Edit: I guess I should mention this is for a workstation use case, handing lots of large files for next generation sequencing analysis.

Sorry to Necro a 6 month old thread but I have a similar question.

The the OP’s question, for an AMD board I am not sure but it will likely come down to the Motherboard and BIOS to enable you to boot from the card. The P3608 is an intel card that should show as two 800gb nvme x4 drives that will need to be raided to work. At the very least you could use it as two fast storage drives.

I am not a veteran with Linux boot but with USB boot loader keys or something you may be able to get it to work.

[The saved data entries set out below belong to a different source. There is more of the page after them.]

### src/rtl/onehot_encoder_stream_pkg.sv
// Shared constants and helpers for the one-hot encoder stream block.
// Holds default widths, a word classification type and the log2 width function.
package onehot_encoder_stream_pkg;

    localparam int unsigned N_DEF     = 8;
    localparam int unsigned W_DEF     = 3;
    localparam int unsigned CNT_W_DEF = 8;

    typedef enum logic [1:0] {
        WORD_ONEHOT = 2'd0,
        WORD_ZERO   = 2'd1,
        WORD_MULTI  = 2'd2
    } word_kind_e;

    // Smallest w such that 2**w >= n.
    function automatic int unsigned log2_width(input int unsigned n);
        int unsigned w;
        w = 0;
        for (int unsigned i = 0; i < 32; i++) begin
            if ((64'd1 << i) < 64'(n)) begin
                w = i + 1;
            end
        end
        return w;
    endfunction

endpackage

I Picked up a P3608 1.6tb drive recently for 200 bucks thinking this would be a poor man’s fast SSD. I have an Asus Prime X299 Deluxe (I not II) with an intel VROC key and a 7800X CPU.

I cannot get the drive to detect as a boot option under the Boot tab even though under the advanced CPU settings tab, I can view the raid 0 volume I have made and it says it is bootable: yes.

I have done everything the Asus manual suggests and can see the drive fine, (or even use it as data drives as I mentioned above) but no can boot from. I even tried to install Linux Mint and not luck seeing the drive to install to.

I am about to open a ticket with Asus to see if they can help. When you are in the BIOS a popup says that you will want the drivers “on the drive” before loading and that part is confusing not sure what they mean.

The X299 deluxe reserves PCI _x16 slot 2 for os at x4, and slot x16_4 at OS x8 but I cannot use slot 4 the bottom slot needs the full 44 lane i7 CPU, and I have the 28 lane.

Still, if I can see the volume in the BIOS and have it in the second slot, how do I get it to say I can boot from it?

I do think Motherboard BIOS is the first hurdle before you talk OS install. I may need Windows server to try or a server board as this is not a server board. It has RST but I do not think it has RSTe.

Thanks for any insights!

On my b450m pro4 under an older bios revision, the first x16 slot was able to be run as 4x4x4x4. I was able to raid it in Linux in disk management though I was booted off a different drive. I never attempted to boot off the raided P3608. In the latest bios the first x16 slot is now only able to be configured as x16 or x8x8. Not sure why that changed. Ultimately I shelved the drive and got a cheapo 2TB xpg nvme drive. The sustained performance isn’t amazing but it gets the job done. If you want a ton of high performance nvme storage I’d suggest going for a retired enterprise drive that is natively pcie 3.0 x8 rather than some weird raid amalgamation. Like the hgst sn150 or sn260 (I think that’s the model numbers) or the pcie x8 drives from Samsung.